# Irreversibility of heat transfer between two reservoirs

In a closed system the entropy change is given by $\Delta s=s_{gen}+\int \delta Q/T$. If $s_{gen}=0$, the state change is called reversible.

Why is a heat flux between a hot and a cold reservoirs called irreversible? I understand that $\Delta s>0$, but why should there be a positive $s_{gen}$?

## 2 Answers

The formula you have written applies to a system, with $S_{gen}$ being the entropy generated in the interior of the system, and $\int~dQ/T$ being the entropy flux across the system's boundary. To apply this equation to the example of heat exchange $Q$ between two heat reservoirs at temperatures $T_1$ and $T_2$, with $T_1>T_2$, you must first define your system. If you take the hot reservoir or cold reservoir as your system, then indeed there is no entropy generated within their interior, and only flux term remains (equal to $-Q/T_1$ or $+Q/T_2$ depending on your choice of system). However if you take both of them together as a system, then flux term will become zero (because heat flux is then internal) while entropy generation term will be non-zero (equal to $Q/T_2-Q/T_1$).
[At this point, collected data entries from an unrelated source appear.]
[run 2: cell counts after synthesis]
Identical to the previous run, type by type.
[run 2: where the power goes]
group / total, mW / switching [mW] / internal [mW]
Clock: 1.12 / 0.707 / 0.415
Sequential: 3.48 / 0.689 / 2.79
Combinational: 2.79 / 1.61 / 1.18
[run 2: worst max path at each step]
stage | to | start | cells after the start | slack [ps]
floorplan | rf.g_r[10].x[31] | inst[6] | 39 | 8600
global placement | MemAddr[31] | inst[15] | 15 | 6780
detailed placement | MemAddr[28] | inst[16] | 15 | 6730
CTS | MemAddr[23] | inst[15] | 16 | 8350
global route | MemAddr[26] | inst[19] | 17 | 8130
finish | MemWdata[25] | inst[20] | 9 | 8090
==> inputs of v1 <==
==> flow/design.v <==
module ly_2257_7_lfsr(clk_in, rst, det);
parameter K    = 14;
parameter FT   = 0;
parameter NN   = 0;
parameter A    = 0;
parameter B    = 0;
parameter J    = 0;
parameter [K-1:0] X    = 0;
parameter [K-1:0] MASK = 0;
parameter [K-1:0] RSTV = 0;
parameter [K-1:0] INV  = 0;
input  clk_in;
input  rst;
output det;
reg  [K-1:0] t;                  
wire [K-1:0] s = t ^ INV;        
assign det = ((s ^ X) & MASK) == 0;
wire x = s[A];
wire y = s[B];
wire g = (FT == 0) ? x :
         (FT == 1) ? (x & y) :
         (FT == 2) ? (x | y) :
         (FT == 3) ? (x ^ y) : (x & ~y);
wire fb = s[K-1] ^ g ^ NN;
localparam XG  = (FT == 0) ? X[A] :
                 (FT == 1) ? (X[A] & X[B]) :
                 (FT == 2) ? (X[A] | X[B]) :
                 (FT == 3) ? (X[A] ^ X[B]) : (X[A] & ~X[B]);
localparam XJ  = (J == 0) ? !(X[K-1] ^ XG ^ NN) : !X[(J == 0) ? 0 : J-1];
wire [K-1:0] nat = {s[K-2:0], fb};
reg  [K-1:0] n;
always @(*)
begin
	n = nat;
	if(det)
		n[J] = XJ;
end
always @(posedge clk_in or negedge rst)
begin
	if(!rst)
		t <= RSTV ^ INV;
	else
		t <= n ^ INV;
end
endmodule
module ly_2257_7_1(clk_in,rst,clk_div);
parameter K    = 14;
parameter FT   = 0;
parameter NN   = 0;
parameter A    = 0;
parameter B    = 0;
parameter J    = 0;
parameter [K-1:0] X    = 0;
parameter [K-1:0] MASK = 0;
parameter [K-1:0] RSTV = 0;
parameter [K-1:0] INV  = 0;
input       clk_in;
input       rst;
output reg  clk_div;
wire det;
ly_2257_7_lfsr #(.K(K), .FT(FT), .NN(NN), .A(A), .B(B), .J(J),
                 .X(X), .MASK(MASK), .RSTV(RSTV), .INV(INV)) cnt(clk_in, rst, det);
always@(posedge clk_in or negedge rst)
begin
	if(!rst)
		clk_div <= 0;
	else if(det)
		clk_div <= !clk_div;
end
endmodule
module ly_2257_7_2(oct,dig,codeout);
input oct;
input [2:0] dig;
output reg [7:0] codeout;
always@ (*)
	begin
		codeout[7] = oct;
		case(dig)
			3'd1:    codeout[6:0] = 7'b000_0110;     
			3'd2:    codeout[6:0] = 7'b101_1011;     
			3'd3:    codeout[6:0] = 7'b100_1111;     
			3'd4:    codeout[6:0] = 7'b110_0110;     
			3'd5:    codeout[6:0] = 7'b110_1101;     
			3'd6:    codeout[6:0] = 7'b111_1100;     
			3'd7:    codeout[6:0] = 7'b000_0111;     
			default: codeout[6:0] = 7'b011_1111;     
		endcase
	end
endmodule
This design comes from an exercise in tuning for small area and a short achievable clock period on the open sky130 flow, not from production work. Function was checked by simulation only, so behaviour that the tests miss may differ from the original.

## try-amber
Design DCT, start of the top module:
module DCT(clk,rst_n,ena,done,
  data_in0,data_in1,data_in2,data_in3,data_in4,data_in5,data_in6,data_in7,
  data_out0,data_out1,data_out2,data_out3,data_out4,data_out5,data_out6,data_out7);
Size in the first run: about 2100 cells after synthesis, roughly 230 I/O pins, about 25000 um2 of cells after synthesis.
clock: 4.5 ns
lec_check: 0
cap_margin: 20
core_margin: 2
core_utilization: 40
cts_cluster_diameter: 70
cts_cluster_size: 30
gpl_routability_driven: 0
setup_slack_margin: 1.75
slew_margin: 20
synth_hierarchical: 1
synth_minimum_keep_size: 0
standard.sh (not shown) runs the stock make flow with config.mk's settings and CLKGATE_MAP_FILE= SYNTH_SCRIPT=/design/flow/synth_recipe.tcl, a recipe that flattens the netlist after the stock synthesis.
==> flow/flow/run.sh <==
#!/bin/bash
# The standard layout, with plain buf_1 cells as the input/output port buffers
# (the standard flow picks a larger delay-buffer cell for them).
set -euo pipefail
export BUFFER_PORTS_ARGS="-buffer_cell sky130_fd_sc_hd__buf_1"
bash standard.sh > standard.log 2>&1
Modified inputs, try-umber compared to try-amber
# try-amber
export LEC_CHECK = 0
export CAP_MARGIN = 20
export CORE_MARGIN = 2
export CORE_UTILIZATION = 40
export CTS_CLUSTER_DIAMETER = 70
export CTS_CLUSTER_SIZE = 30
export GPL_ROUTABILITY_DRIVEN = 0
export SETUP_SLACK_MARGIN = 1.75
export SLEW_MARGIN = 20
export SYNTH_HIERARCHICAL = 1
export SYNTH_MINIMUM_KEEP_SIZE = 0
create_clock -name core_clock -period 4.5 [get_ports {clk}]
# try-umber
export LEC_CHECK = 0
export CAP_MARGIN = 20
export CORE_MARGIN = 2
export CORE_UTILIZATION = 40
export CTS_CLUSTER_DIAMETER = 70
export CTS_CLUSTER_SIZE = 30
export SETUP_SLACK_MARGIN = 1.75
export SLEW_MARGIN = 20
export SYNTH_HIERARCHICAL = 1
export SYNTH_MINIMUM_KEEP_SIZE = 0
export TNS_END_PERCENT = 10
create_clock -name core_clock -period 4.5 [get_ports {clk}]
==> run summary <==
Changes observed in try-umber relative to try-amber: minimum clock period after layout rose 0.090 ns; biggest fanout along the worst timing path saw an increase; number of nets with antenna violations after detailed routing saw little to no change; sequential share of layout area increased by 0.25 points relative to the old numbers.
Post-detailed-route wirelength per cell delta for try-umber relative to try-amber: 0.17 um higher
[try-umber] cell area fell 480 um2 relative to try-amber
Any difference in wire length between try-umber and try-amber is small enough to ignore.
try-umber — layout-stage area growth over the synthesis result 1.9 points lower, try-amber as reference
Setup changes, try-umber to try-zinc
# try-umber
export LEC_CHECK = 0
export CAP_MARGIN = 20
export CORE_MARGIN = 2
export CORE_UTILIZATION = 40
export CTS_CLUSTER_DIAMETER = 70
export CTS_CLUSTER_SIZE = 30
export SETUP_SLACK_MARGIN = 1.75
export SLEW_MARGIN = 20
export SYNTH_HIERARCHICAL = 1
export SYNTH_MINIMUM_KEEP_SIZE = 0
export TNS_END_PERCENT = 10
create_clock -name core_clock -period 4.5 [get_ports {clk}]
# try-zinc
export LEC_CHECK = 0
export CAP_MARGIN = 20
export CORE_MARGIN = 2
export CORE_UTILIZATION = 40
export CTS_CLUSTER_DIAMETER = 70
export CTS_CLUSTER_SIZE = 30
export SETUP_SLACK_MARGIN = 1.75
export SLEW_MARGIN = 20
export SYNTH_HIERARCHICAL = 1
export SYNTH_MINIMUM_KEEP_SIZE = 0
create_clock -name core_clock -period 4.5 [get_ports {clk}]
[summary]
- Side by side, minimum hold slack turned out lower in try-zinc than in try-umber.
- On try-zinc: total inserted antenna cells is 3 lower than what try-umber gave.

* * *

wip/quartz:
Another version of the RTL of DCT (not shown whole).
For scale: ~2,300 cells after synthesis, about 600 flip-flops, about 230 I/O pins, roughly 29,000 um2 of cells after synthesis.
## DCT
module DCT(clk,rst_n,ena,done,
  data_in0,data_in1,data_in2,data_in3,data_in4,data_in5,data_in6,data_in7,
  data_out0,data_out1,data_out2,data_out3,data_out4,data_out5,data_out6,data_out7);
Settings: LEC_CHECK=0, CAP_MARGIN=20, CORE_MARGIN=2, CORE_UTILIZATION=40, SLEW_MARGIN=20, SYNTH_HIERARCHICAL=1, SYNTH_MINIMUM_KEEP_SIZE=0; clock period 4.5 ns.
run.sh (not shown) runs the stock make flow with config.mk's settings and CLKGATE_MAP_FILE= SYNTH_SCRIPT=/design/flow/synth_recipe.tcl, a recipe that flattens the netlist after the stock synthesis.
Stock flow here: none of the scripts above is used.
The inputs of wip/pepper differ from those of wip/quartz as listed below.
diff --git a/flow/config.mk b/flow/config.mk
--- a/flow/config.mk
+++ b/flow/config.mk
@@ -10,2 +10,3 @@
 export CORE_UTILIZATION = 40
+export SETUP_SLACK_MARGIN = 1.0
 export SLEW_MARGIN = 20
### Flow results
- Between wip/quartz and wip/pepper, the tightest hold margin does not differ in any meaningful way.
- The critical-path cell with the highest stage delay comes out dfxtp_1 in one run and ha_1 in the other, namely in wip/pepper and wip/quartz respectively.
- Count of cells resized by post-cts repair (higher): wip/pepper
- [compare] base=wip/quartz new=wip/pepper: design area increased by 0.39% relative to the old numbers; non-clock buffer count saw an increase; maximum number of pins on one net before global-route repair stayed essentially flat; sequential share of layout area neither gained nor lost much.
Changes in wip/xenon relative to wip/pepper:
==> flow/flow/run.sh (new file) <==
#!/bin/bash
# The standard layout, with plain buf_1 cells as the input/output port buffers
# (the standard flow picks a larger delay-buffer cell for them).
set -euo pipefail
export BUFFER_PORTS_ARGS="-buffer_cell sky130_fd_sc_hd__buf_1"
bash standard.sh > standard.log 2>&1
==> flow/standard.sh (new file) <==
#!/bin/bash
# synth_recipe.tcl (not shown) runs the flow's synth.tcl, then flattens the netlist and writes it again
# the make line also repeats each setting of config.mk as NAME=value (left out here)
make -C /OpenROAD-flow-scripts/flow DESIGN_CONFIG=/design/flow/config.mk WORK_HOME=/design/flow/orfs CLKGATE_MAP_FILE= SYNTH_SCRIPT=/design/flow/synth_recipe.tcl "${@:-finish}"
diff --git a/flow/config.mk b/flow/config.mk
--- a/flow/config.mk
+++ b/flow/config.mk
@@ -10,3 +10,3 @@
 export CORE_UTILIZATION = 40
-export SETUP_SLACK_MARGIN = 1.0
+export SETUP_SLACK_MARGIN = 1.5
 export SLEW_MARGIN = 20
removed: flow/run.sh
--- outcome ---
Compared with wip/pepper, maximum frequency from static timing analysis in wip/xenon increased by a little under 10%. Higher met1 track utilization from global routing was reported by wip/xenon, not wip/pepper. Comparing wip/xenon with wip/pepper, the count of H-tree levels built during CTS came out essentially unchanged. wip/xenon does better than wip/pepper on max-slew headroom at the worst pin.

* * *

Another version of the RTL of DCT (not shown whole).
For scale: about 2100 cells after synthesis, ~440 flip-flops, ~230 I/O pins, ~27000 sq um of cells after synthesis.
Design DCT, start of the top module:
module DCT(clk,rst_n,ena,done,
  data_in0,data_in1,data_in2,data_in3,data_in4,data_in5,data_in6,data_in7,
  data_out0,data_out1,data_out2,data_out3,data_out4,data_out5,data_out6,data_out7);
input clk,rst_n,ena;
input signed [8:0] data_in0,data_in1,data_in2,data_in3,data_in4,data_in5,data_in6,data_in7;
output signed [18:0] data_out0,data_out1,data_out2,data_out3,data_out4,data_out5,data_out6,data_out7;
output done;
reg [2:0] vld;
always @(posedge clk or negedge rst_n)
  if (!rst_n) vld <= 0;
  else vld <= {vld[1:0], ena};
assign done = vld[2];
wire [8:0] x0 = data_in0, x1 = data_in1, x2 = data_in2, x3 = data_in3;
wire [8:0] x4 = data_in4, x5 = data_in5, x6 = data_in6, x7 = data_in7;
wire s1, c2;
dct_fa us1 (.a(x0[0]), .b(x7[0]), .c(x3[0]), .s(s1), .co(c2));
wire s3, c4;
dct_fa us3 (.a(x0[1]), .b(x7[1]), .c(x3[1]), .s(s3), .co(c4));
wire s5, c6;
dct_fa us5 (.a(x0[2]), .b(x7[2]), .c(x3[2]), .s(s5), .co(c6));
wire s7, c8;
dct_fa us7 (.a(x0[3]), .b(x7[3]), .c(x3[3]), .s(s7), .co(c8));
wire s9, c10;
dct_fa us9 (.a(x0[4]), .b(x7[4]), .c(x3[4]), .s(s9), .co(c10));
wire s11, c12;
dct_fa us11 (.a(x0[5]), .b(x7[5]), .c(x3[5]), .s(s11), .co(c12));
wire s13, c14;
dct_fa us13 (.a(x0[6]), .b(x7[6]), .c(x3[6]), .s(s13), .co(c14));
wire s15, c16;
dct_fa us15 (.a(x0[7]), .b(x7[7]), .c(x3[7]), .s(s15), .co(c16));
wire s17, c18;
dct_fa us17 (.a(x0[8]), .b(x7[8]), .c(x3[8]), .s(s17), .co(c18));
wire s19, c20;
dct_fa us19 (.a(x4[1]), .b(c2), .c(s3), .s(s19), .co(c20));
wire s21, c22;
dct_fa us21 (.a(x4[2]), .b(c4), .c(s5), .s(s21), .co(c22));
wire s23, c24;
dct_fa us23 (.a(x4[3]), .b(c6), .c(s7), .s(s23), .co(c24));
wire s25, c26;
dct_fa us25 (.a(x4[4]), .b(c8), .c(s9), .s(s25), .co(c26));
wire s27, c28;
dct_fa us27 (.a(x4[5]), .b(c10), .c(s11), .s(s27), .co(c28));
wire s29, c30;
dct_fa us29 (.a(x4[6]), .b(c12), .c(s13), .s(s29), .co(c30));
wire s31, c32;
dct_fa us31 (.a(x4[7]), .b(c14), .c(s15), .s(s31), .co(c32));
wire n33;
dct_not un33 (.a(c16), .y(n33));
wire s34, c35;
dct_fa us34 (.a(x4[8]), .b(s17), .c(n33), .s(s34), .co(c35));
wire s36, c37;
dct_ha us36 (.a(x4[0]), .b(s1), .s(s36), .co(c37));
wire s38, c39;
dct_ha us38 (.a(c20), .b(s21), .s(s38), .co(c39));
wire s40, c41;
dct_ha us40 (.a(c22), .b(s23), .s(s40), .co(c41));
wire s42, c43;
  ...
clock: 4.5 ns
lec_check: 0
cap_margin: 20
core_margin: 2
core_utilization: 40
cts_cluster_diameter: 70
cts_cluster_size: 30
setup_slack_margin: 1.9
slew_margin: 20
synth_hierarchical: 1
synth_minimum_keep_size: 0
standard.sh (not shown) runs the stock make flow with config.mk's settings and CLKGATE_MAP_FILE= SYNTH_SCRIPT=/design/flow/synth_recipe.tcl, a recipe that flattens the netlist after the stock synthesis.
==> flow/flow/run.sh <==
#!/bin/bash
# The standard layout, with plain buf_1 cells as the input/output port buffers
# (the standard flow picks a larger delay-buffer cell for them).
set -euo pipefail
export BUFFER_PORTS_ARGS="-buffer_cell sky130_fd_sc_hd__buf_1"
bash standard.sh > standard.log 2>&1
Change:
CTS_CLUSTER_DIAMETER = unset   (was 70)
CTS_CLUSTER_SIZE = unset   (was 30)
SETUP_SLACK_MARGIN = 1.25   (was 1.9)
What happened: Worst hold slack is worse by 0.054 ns; area after synthesis stays the same; via count went down by about 2%.

* * *

DCT again, from the RTL that the note above started with.
clock: 4.5 ns
lec_check: 0
cap_margin: 20
core_margin: 2
core_utilization: 40
setup_slack_margin: 1.5
slew_margin: 20
synth_hierarchical: 1
synth_minimum_keep_size: 0
Scripts as last shown in full above: flow/flow/run.sh
The first run finished clean.
Then changed:
Settings changed: CTS_CLUSTER_DIAMETER from default to 70, CTS_CLUSTER_SIZE from default to 30.
The new run ran to the end with no violations.
Clock skew grows by 0.023 ns.
Non-clock buffer count shrinks by 2.
Via count shrinks by 0.97%.
Die area does not change.
Hold slack gets better by 0.012 ns.
Then changed:
Settings changed: CTS_CLUSTER_DIAMETER 70 to default, CTS_CLUSTER_SIZE 30 to default, SETUP_SLACK_MARGIN 1.5 to 2.0.
=> Synthesized cell count is unchanged. Final cell count increases by 4.4%. Worst setup slack is better by 0.096 ns. Die area is unchanged. Synthesized area stays the same. Routed wire length increases by 6.5%.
For any process to be labeled as irreversible, entropy change not of any particular system but that of the entire universe (system+surroundings) must be considered. Obviously, for the universe flux terms are always zero (there is nothing else to exchange heat with), and any increase in entropy is always $S_{gen}$.

P.S. Any isolated system is a universe unto itself.

If you had a conductive wall (with negligible thermal inertia) between the two reservoirs that was conducting heat from the ideal hot reservoir to the ideal cold reservoir, then all the entropy generation would have taken place within the wall, and none would have taken place within either of the ideal reservoirs. You could make this wall as thin and conductive as you wish, but the essence of the physical picture would not change: the ideal hot reservoir would all be at Th and the ideal cold reservoir would all be at Tc, and all the entropy generation would take place within the wall.

So, $$\Delta S_h=-Q/T_h$$ $$\Delta S_c=Q/T_c$$ $$\Delta S_w=Q/T_h-Q/T_c+s_{gen}=0$$and $$\Delta S_{universe}=\Delta S_h+\Delta S_c+\Delta S_w=s_{gen}=Q/T_c-Q/T_h$$

But now suppose you somehow placed the two reservoirs into direct contact with one another (without a wall). In this case, you could no longer have two ideal reservoirs at uniform temperatures, because the interface between them would have to be at a temperature somewhere between the hot and cold temperatures. So placing them into direct contact would invalidate the assumption of ideal reservoirs. In the case of real reservoirs with stirring, thermal boundary layers would develop in proximity to the interface between the two reservoirs; these thermal boundary layers would take the place of the wall. The bulk of the entropy generation would be taking place within these boundary layers. The remainder of the reservoirs would still be behaving as essentially ideal.